Abstract

BACKGROUND
Cytogenetic study is important in prediction of prognosis and evaluation of treatment effect in leukemia. The cytogenetic aberrations of leukemia are nonrandom, but uneven geographic distribution of specific abnormalities have been reported in a few studies. So we analyzed cytogenetic study to find these uneven distribution patterns.
METHODS
The conventional cytogenetic study was performed for 515 cases with acute and chronic leukemia on initial diagnosis. The results were analysed in each subtypes classified according to FAB criteria.
RESULTS
The aberration rate was 62.0% in acute myelogenous leukemia (AML), 72.0% in acute lymphoblastic leukemia (ALL), 92.8% in chronic myelogenous leukemia (CML), 37.5% in chronic lymphocytic leukemia (CLL), 56.9% in myelodysplastic syndrome (MDS) and 36.4% in acute undetermined leukemia.

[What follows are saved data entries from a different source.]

==> src/verilog/radio_resp_mux.sv <==
// TX and RX report combiner
`timescale 1ns/1ps

module radio_resp_mux
  import radio_stream_pkg::*;
(
  input  logic  clk,
  input  logic  reset,
  // TX reports
  input  resp_t i_tx_resp,
  input  logic  i_tx_valid,
  output logic  o_tx_ready,
  // RX reports
  input  resp_t i_rx_resp,
  input  logic  i_rx_valid,
  output logic  o_rx_ready,
  // Combined reports
  output resp_t o_resp,
  output logic  o_resp_valid,
  input  logic  i_resp_ready
);

  // Set when RX wins a tie
  logic prio;
  logic load;
  logic grant_tx;
  logic grant_rx;

  // Output register takes a new word when empty or draining
  assign load     = !o_resp_valid || i_resp_ready;
  assign grant_tx = i_tx_valid && (!i_rx_valid || !prio);
  assign grant_rx = i_rx_valid && !grant_tx;

  assign o_tx_ready = load && grant_tx;
  assign o_rx_ready = load && grant_rx;

  always_ff @(posedge clk) begin
    if (reset) begin
      o_resp_valid <= 1'b0;
      prio         <= 1'b0;
    end else if (load) begin
      o_resp_valid <= grant_tx || grant_rx;
      // Priority passes to the input that lost
      if (grant_tx || grant_rx) begin
        prio <= grant_tx;
      end
    end
  end

  always_ff @(posedge clk) begin
    if (o_tx_ready) begin
      o_resp <= i_tx_resp;
    end else if (o_rx_ready) begin
      o_resp <= i_rx_resp;
    end
  end

endmodule
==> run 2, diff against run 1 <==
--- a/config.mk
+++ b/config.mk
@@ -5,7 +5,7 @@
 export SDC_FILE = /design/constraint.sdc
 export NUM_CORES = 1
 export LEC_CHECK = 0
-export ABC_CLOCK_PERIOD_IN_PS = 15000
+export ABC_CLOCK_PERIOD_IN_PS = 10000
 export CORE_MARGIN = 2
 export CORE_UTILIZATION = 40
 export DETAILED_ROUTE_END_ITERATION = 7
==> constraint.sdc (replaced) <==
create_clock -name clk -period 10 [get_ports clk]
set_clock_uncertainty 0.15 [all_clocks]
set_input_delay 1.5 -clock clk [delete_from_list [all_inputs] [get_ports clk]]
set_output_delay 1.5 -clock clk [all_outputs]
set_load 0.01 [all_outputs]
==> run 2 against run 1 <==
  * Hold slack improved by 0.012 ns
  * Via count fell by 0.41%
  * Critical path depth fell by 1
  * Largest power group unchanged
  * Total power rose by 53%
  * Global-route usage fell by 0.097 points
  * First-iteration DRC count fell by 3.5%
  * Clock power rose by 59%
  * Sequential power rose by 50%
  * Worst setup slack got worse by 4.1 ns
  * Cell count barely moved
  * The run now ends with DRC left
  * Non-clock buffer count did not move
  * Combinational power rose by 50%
## src/hdl/cw_io_settings.svh

```systemverilog
`ifndef CW_IO_SETTINGS_SVH
`define CW_IO_SETTINGS_SVH

// register bus widths
`define CW_ADDR_WIDTH         8
`define CW_BYTECNT_WIDTH      7
`define CW_DATA_WIDTH         8

// target side sizes
`define CW_NUM_PINS           4
`define CW_NUM_TRIG_SRC       6     // aux, nrst, io1, io2, io3, io4
`define CW_OC_PIN             2     // pin 3, only one with forced low / open collector

// register map
`define CW_TRIGSRC_ADDR       8'h27 // source mask + combine mode
`define CW_TRIGMOD_ADDR       8'h28 // trigger module select
`define CW_IOROUTE_ADDR       8'h37 // routing, 8 bytes by byte count
`define CW_IOREAD_ADDR        8'h3b // sampled pin levels, read only
`define CW_IOROUTE_BYTES      8

// reset values
`define CW_TRIGSRC_RESET      8'h20 // or of io4 alone
`define CW_TRIGMOD_RESET      8'h00 // edge module
`define CW_IOROUTE_RESET      64'h0000_0000_0000_0201 // pin 1 tx, pin 2 rx

// trigsrc fields
`define CW_TRIGSRC_MODE_LSB   6     // mode in [7:6], mask in [5:0]

// routing byte bits, bytes 0..3 are pins 1..4
`define ROUTE_TX              0
`define ROUTE_RX              1
`define ROUTE_LOW             4     // pin 3 only
`define ROUTE_OC              5     // pin 3 only
`define ROUTE_LEVEL           6
`define ROUTE_GPIO            7

// extra routing bytes
`define CW_EXTRA_BYTE         5
`define CW_AVRPROG_BIT        0
`define CW_POWER_OFF_BIT      1
`define CW_GPIO_BYTE          6     // {pdic, pdic_en, pdid, pdid_en, nrst, nrst_en}

`endif

```

## src/hdl/cw_io_pkg.sv

```systemverilog
package cw_io_pkg;

   // how the enabled external sources are merged, trigsrc[7:6]
   typedef enum logic [1:0] {
      COMBINE_OR   = 2'b00,
      COMBINE_AND  = 2'b01,
      COMBINE_NAND = 2'b10,
      COMBINE_OFF  = 2'b11  // trigger_ext held low
   } trig_combine_e;

   // trigger module feeding trigger_o, trigmod[2:0]
   typedef enum logic [2:0] {
      MOD_EDGE      = 3'b000, // combined external trigger
      MOD_ADVIO     = 3'b001,
      MOD_SAD       = 3'b010,
      MOD_DECODEDIO = 3'b011,
      MOD_TRACE     = 3'b100,
      MOD_ADC       = 3'b101,
      MOD_EDGE_DET  = 3'b110,
      MOD_NONE      = 3'b111  // no trigger
   } trig_module_e;

endpackage

```

## src/hdl/cw_reg_file.sv

```systemverilog
`timescale 1ns/100ps
`include "cw_io_settings.svh"

module cw_reg_file
   import cw_io_pkg::*;
(
   input  logic                          clk_usb,
   input  logic                          reset,

   // register bus
   input  logic [`CW_ADDR_WIDTH-1:0]     reg_address_i,
   input  logic [`CW_BYTECNT_WIDTH-1:0]  reg_bytecnt_i,
   input  logic [`CW_DATA_WIDTH-1:0]     reg_data_i,
   input  logic                          reg_read_i,
   input  logic                          reg_write_i,
   output logic [`CW_DATA_WIDTH-1:0]     reg_data_o,

   // sampled pins for ioread
   input  logic [`CW_NUM_PINS-1:0]       io_sample_i,

   // trigger config
   output logic [`CW_NUM_TRIG_SRC-1:0]   trig_src_en_o,
   output trig_combine_e                 trig_combine_o,
   output trig_module_e                  trig_module_o,

   // io config
   output logic [8*`CW_NUM_PINS-1:0]     pin_route_o,
   output logic                          power_off_req_o,
   output logic                          avrprog_en_o,
   output logic [2:0]                    extra_gpio_oe_o,   // pdic, pdid, nrst
   output logic [2:0]                    extra_gpio_o
);

   logic [`CW_DATA_WIDTH-1:0]  trigsrc_q;
   logic [`CW_DATA_WIDTH-1:0]  trigmod_q;
   logic [63:0]                ioroute_q;      // 8 routing bytes
   logic                       route_byte_ok;  // bytecnt within 0..7
   logic [5:0]                 route_lsb;      // bit offset of addressed byte
   logic [7:0]                 extra_byte;
   logic [7:0]                 gpio_byte;

   assign route_byte_ok = (reg_bytecnt_i < `CW_BYTECNT_WIDTH'(`CW_IOROUTE_BYTES));
   assign route_lsb     = {reg_bytecnt_i[2:0], 3'b000};

   // writes land on the next edge
   always_ff @(posedge clk_usb) begin
      if (reset) begin
         trigsrc_q <= `CW_TRIGSRC_RESET;
         trigmod_q <= `CW_TRIGMOD_RESET;
         ioroute_q <= `CW_IOROUTE_RESET;
      end else if (reg_write_i) begin
         case (reg_address_i)
            `CW_TRIGSRC_ADDR: trigsrc_q <= reg_data_i;
            `CW_TRIGMOD_ADDR: trigmod_q <= reg_data_i;
            `CW_IOROUTE_ADDR: begin
               if (route_byte_ok) ioroute_q[route_lsb +: 8] <= reg_data_i; // high bytecnt dropped
            end
            default: ;                              // unknown or read-only address
         endcase
      end
   end

   // read byte, zero when idle
   always_comb begin
      reg_data_o = '0;
      if (reg_read_i) begin
         case (reg_address_i)
            `CW_TRIGSRC_ADDR: reg_data_o = trigsrc_q;
            `CW_TRIGMOD_ADDR: reg_data_o = trigmod_q;
            `CW_IOROUTE_ADDR: begin
               if (route_byte_ok) reg_data_o = ioroute_q[route_lsb +: 8];
            end
            `CW_IOREAD_ADDR:  reg_data_o = `CW_DATA_WIDTH'(io_sample_i); // zero extended
            default:          reg_data_o = '0;
         endcase
      end
   end

   // trigger fields
   assign trig_src_en_o  = trigsrc_q[`CW_NUM_TRIG_SRC-1:0];
   assign trig_combine_o = trig_combine_e'(trigsrc_q[`CW_TRIGSRC_MODE_LSB +: 2]);
   assign trig_module_o  = trig_module_e'(trigmod_q[2:0]);   // upper bits kept for readback

   // pin routing, bytes 0..3
   assign pin_route_o = ioroute_q[8*`CW_NUM_PINS-1:0];

   // byte 5, avr prog and target power
   assign extra_byte      = ioroute_q[`CW_EXTRA_BYTE*8 +: 8];
   assign avrprog_en_o    = extra_byte[`CW_AVRPROG_BIT];
   assign power_off_req_o = extra_byte[`CW_POWER_OFF_BIT];

   // byte 6, enable/level pairs
   assign gpio_byte       = ioroute_q[`CW_GPIO_BYTE*8 +: 8];
   assign extra_gpio_oe_o = {gpio_byte[4], gpio_byte[2], gpio_byte[0]};
   assign extra_gpio_o    = {gpio_byte[5], gpio_byte[3], gpio_byte[1]};

endmodule

```

## src/hdl/trigger_select.sv

```systemverilog
`timescale 1ns/100ps
`include "cw_io_settings.svh"

module trigger_select
   import cw_io_pkg::*;
(
   // config from register file
   input  logic [`CW_NUM_TRIG_SRC-1:0] trig_src_en_i,
   input  trig_combine_e               trig_combine_i,
   input  trig_module_e                trig_module_i,

   // external sources
   input  logic                        trigger_aux_i,
   input  logic                        trigger_nrst_i,
   input  logic [`CW_NUM_PINS-1:0]     trigger_io_i,     // io1 in bit 0

   // module triggers
   input  logic                        trigger_advio_i,
   input  logic                        trigger_sad_i,
   input  logic                        trigger_decodedio_i,
   input  logic                        trigger_trace_i,
   input  logic                        trigger_adc_i,
   input  logic                        trigger_edge_i,

   output logic                        trigger_o,
   output logic                        trigger_ext_o,
   output logic                        decodeio_active_o,
   output logic                        sad_active_o,
   output logic                        edge_trigger_active_o
);

   logic [`CW_NUM_TRIG_SRC-1:0] src;  // same order as the mask
   logic                        src_or;
   logic                        src_and;

   assign src = {trigger_io_i, trigger_nrst_i, trigger_aux_i};

   assign src_or  = |(src & trig_src_en_i);
   assign src_and = &(src | ~trig_src_en_i);  // disabled source reads as 1

   always_comb begin
      case (trig_combine_i)
         COMBINE_OR:   trigger_ext_o = src_or;
         COMBINE_AND:  trigger_ext_o = src_and;
         COMBINE_NAND: trigger_ext_o = ~src_and;
         default:      trigger_ext_o = 1'b0;      // off
      endcase
   end

   // module mux, purely combinational
   always_comb begin
      case (trig_module_i)
         MOD_EDGE:      trigger_o = trigger_ext_o;
         MOD_ADVIO:     trigger_o = trigger_advio_i;
         MOD_SAD:       trigger_o = trigger_sad_i;
         MOD_DECODEDIO: trigger_o = trigger_decodedio_i;
         MOD_TRACE:     trigger_o = trigger_trace_i;
         MOD_ADC:       trigger_o = trigger_adc_i;
         MOD_EDGE_DET:  trigger_o = trigger_edge_i;
         default:       trigger_o = 1'b0;         // none
      endcase
   end

   // one hot by construction, one enum value each
   assign decodeio_active_o     = (trig_module_i == MOD_DECODEDIO);
   assign sad_active_o          = (trig_module_i == MOD_SAD);
   assign edge_trigger_active_o = (trig_module_i == MOD_EDGE_DET);

endmodule

```

## src/hdl/target_io_router.sv

```systemverilog
`timescale 1ns/100ps
`include "cw_io_settings.svh"

module target_io_router (
   input  logic                        clk_usb,
   input  logic                        reset,

   // config from register file
   input  logic [8*`CW_NUM_PINS-1:0]   pin_route_i,      // one byte per pin
   input  logic                        power_off_req_i,
   input  logic                        avrprog_en_i,
   input  logic [2:0]                  extra_gpio_oe_i,
   input  logic [2:0]                  extra_gpio_i,

   // target pins, split tri-state
   input  logic [`CW_NUM_PINS-1:0]     targetio_i,
   output logic [`CW_NUM_PINS-1:0]     targetio_o,
   output logic [`CW_NUM_PINS-1:0]     targetio_oe_o,

   input  logic                        uart_tx_i,
   output logic                        uart_rx_o,

   output logic                        targetpower_off_o,
   output logic [`CW_NUM_PINS-1:0]     io_sample_o,      // to ioread
   output logic                        enable_avrprog_o,
   output logic [2:0]                  extra_gpio_oe_o,  // pdic, pdid, nrst
   output logic [2:0]                  extra_gpio_o
);

   logic                     power_off_q;
   logic [`CW_NUM_PINS-1:0]  io_sample_q;

   // power register, one edge behind the request
   always_ff @(posedge clk_usb) begin
      if (reset) begin
         power_off_q <= 1'b0;
      end else begin
         power_off_q <= power_off_req_i;
      end
   end

   // pin levels seen one cycle later
   always_ff @(posedge clk_usb) begin
      if (reset) begin
         io_sample_q <= '0;
      end else begin
         io_sample_q <= targetio_i;
      end
   end

   // pin drivers, first matching rule wins
   always_comb begin
      for (int p = 0; p < `CW_NUM_PINS; p++) begin
         targetio_o[p]    = 1'b0;
         targetio_oe_o[p] = 1'b0;                 // default high-z
         if (power_off_q) begin
            targetio_oe_o[p] = 1'b0;              // target unpowered, never drive
         end else if (pin_route_i[p*8 + `ROUTE_TX]) begin
            targetio_o[p]    = uart_tx_i;
            targetio_oe_o[p] = 1'b1;
         end else if ((p == `CW_OC_PIN) && pin_route_i[p*8 + `ROUTE_LOW]) begin
            targetio_oe_o[p] = 1'b1;              // forced low
         end else if ((p == `CW_OC_PIN) && pin_route_i[p*8 + `ROUTE_OC]) begin
            targetio_oe_o[p] = ~uart_tx_i;        // pull low only, release on 1
         end else if (pin_route_i[p*8 + `ROUTE_GPIO]) begin
            targetio_o[p]    = pin_route_i[p*8 + `ROUTE_LEVEL];
            targetio_oe_o[p] = 1'b1;
         end
      end
   end

   // rx from lowest numbered rx pin, idle high if none
   always_comb begin
      uart_rx_o = 1'b1;
      for (int p = `CW_NUM_PINS - 1; p >= 0; p--) begin
         if (pin_route_i[p*8 + `ROUTE_RX]) uart_rx_o = targetio_i[p]; // lower pin overrides
      end
   end

   assign targetpower_off_o = power_off_q;
   assign io_sample_o       = io_sample_q;

   // straight register bits
   assign enable_avrprog_o = avrprog_en_i;
   assign extra_gpio_oe_o  = extra_gpio_oe_i;
   assign extra_gpio_o     = extra_gpio_i;

endmodule

```

## src/hdl/cw_io_top.sv

```systemverilog
`timescale 1ns/100ps
`include "cw_io_settings.svh"

module cw_io_top
   import cw_io_pkg::*;
(
   input  logic                          clk_usb,
   input  logic                          reset,

   // register bus
   input  logic [`CW_ADDR_WIDTH-1:0]     reg_address_i,
   input  logic [`CW_BYTECNT_WIDTH-1:0]  reg_bytecnt_i,
   input  logic [`CW_DATA_WIDTH-1:0]     reg_data_i,
   input  logic                          reg_read_i,
   input  logic                          reg_write_i,
   output logic [`CW_DATA_WIDTH-1:0]     reg_data_o,

   // triggers
   input  logic                          trigger_aux_i,   // aux mcx
   input  logic                          trigger_nrst_i,
   input  logic [`CW_NUM_PINS-1:0]       trigger_io_i,
   input  logic                          trigger_advio_i,
   input  logic                          trigger_sad_i,
   input  logic                          trigger_decodedio_i,
   input  logic                          trigger_trace_i,
   input  logic                          trigger_adc_i,
   input  logic                          trigger_edge_i,
   output logic                          trigger_o,
   output logic                          trigger_ext_o,
   output logic                          decodeio_active_o,
   output logic                          sad_active_o,
   output logic                          edge_trigger_active_o,

   // target pins
   input  logic [`CW_NUM_PINS-1:0]       targetio_i,
   output logic [`CW_NUM_PINS-1:0]       targetio_o,
   output logic [`CW_NUM_PINS-1:0]       targetio_oe_o,
   input  logic                          uart_tx_i,
   output logic                          uart_rx_o,
   output logic                          targetpower_off_o,
   output logic                          enable_avrprog_o,
   output logic [2:0]                    extra_gpio_oe_o, // pdic, pdid, nrst
   output logic [2:0]                    extra_gpio_o
);

   logic [`CW_NUM_TRIG_SRC-1:0]  trig_src_en;
   trig_combine_e                trig_combine;
   trig_module_e                 trig_module;
   logic [8*`CW_NUM_PINS-1:0]    pin_route;
   logic                         power_off_req;
   logic                         avrprog_en;
   logic [2:0]                   gpio_oe;
   logic [2:0]                   gpio_out;
   logic [`CW_NUM_PINS-1:0]      io_sample;

   // registers and read mux
   cw_reg_file cw_reg_file_inst (
      .clk_usb         (clk_usb),
      .reset           (reset),
      .reg_address_i   (reg_address_i),
      .reg_bytecnt_i   (reg_bytecnt_i),
      .reg_data_i      (reg_data_i),
      .reg_read_i      (reg_read_i),
      .reg_write_i     (reg_write_i),
      .reg_data_o      (reg_data_o),
      .io_sample_i     (io_sample),
      .trig_src_en_o   (trig_src_en),
      .trig_combine_o  (trig_combine),
      .trig_module_o   (trig_module),
      .pin_route_o     (pin_route),
      .power_off_req_o (power_off_req),
      .avrprog_en_o    (avrprog_en),
      .extra_gpio_oe_o (gpio_oe),
      .extra_gpio_o    (gpio_out)
   );

   // combiner and module mux
   trigger_select trigger_select_inst (
      .trig_src_en_i         (trig_src_en),
      .trig_combine_i        (trig_combine),
      .trig_module_i         (trig_module),
      .trigger_aux_i         (trigger_aux_i),
      .trigger_nrst_i        (trigger_nrst_i),
      .trigger_io_i          (trigger_io_i),
      .trigger_advio_i       (trigger_advio_i),
      .trigger_sad_i         (trigger_sad_i),
      .trigger_decodedio_i   (trigger_decodedio_i),
      .trigger_trace_i       (trigger_trace_i),
      .trigger_adc_i         (trigger_adc_i),
      .trigger_edge_i        (trigger_edge_i),
      .trigger_o             (trigger_o),
      .trigger_ext_o         (trigger_ext_o),
      .decodeio_active_o     (decodeio_active_o),
      .sad_active_o          (sad_active_o),
      .edge_trigger_active_o (edge_trigger_active_o)
   );

   // pins, rx, power
   target_io_router target_io_router_inst (
      .clk_usb           (clk_usb),
      .reset             (reset),
      .pin_route_i       (pin_route),
      .power_off_req_i   (power_off_req),
      .avrprog_en_i      (avrprog_en),
      .extra_gpio_oe_i   (gpio_oe),
      .extra_gpio_i      (gpio_out),
      .targetio_i        (targetio_i),
      .targetio_o        (targetio_o),
      .targetio_oe_o     (targetio_oe_o),
      .uart_tx_i         (uart_tx_i),
      .uart_rx_o         (uart_rx_o),
      .targetpower_off_o (targetpower_off_o),
      .io_sample_o       (io_sample),
      .enable_avrprog_o  (enable_avrprog_o),
      .extra_gpio_oe_o   (extra_gpio_oe_o),
      .extra_gpio_o      (extra_gpio_o)
   );

endmodule

```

The frequent anomalies were t(8;21)(q22;q22), t(15;17)(q22;q11), -Y, +8, +21 in AML, t(9;22)(q34;q11), del(6q), +8, t(1;19)(q23;p13), +21, -20 in ALL, -7/del(7q), +8, del(12p), +11 in MDS. Philadelphia chromosome was found in 94.8% of CML and +22q-, +8 was frequent secondary changes. The incidence of t(8;21)(q22;q22) in M2, t(15;17)(q22;q11) in M3, t(9;22)(q34;q11) in ALL and -5/del5q, -7/del7q in MDS were 54.9%, 95.2%, 23.6%, 4.0% and 40.0%, respectively.
CONCLUSION
There were no marked differences in distribution pattern of common aberrations compared to previous reports. But the frequency of some anomalies showed specific findings. The incidence of t(8;21) in M2 subtype and t(9;22)(q34;q11) in ALL were higher in oriental countries including our results than in western countries. The incidence of -5/del(5q) in MDS was lower in oriental countries. These findings suggest the geographic heterogeneity which may give some help to investigate the genetic and environmental influence on the karyology of tumors.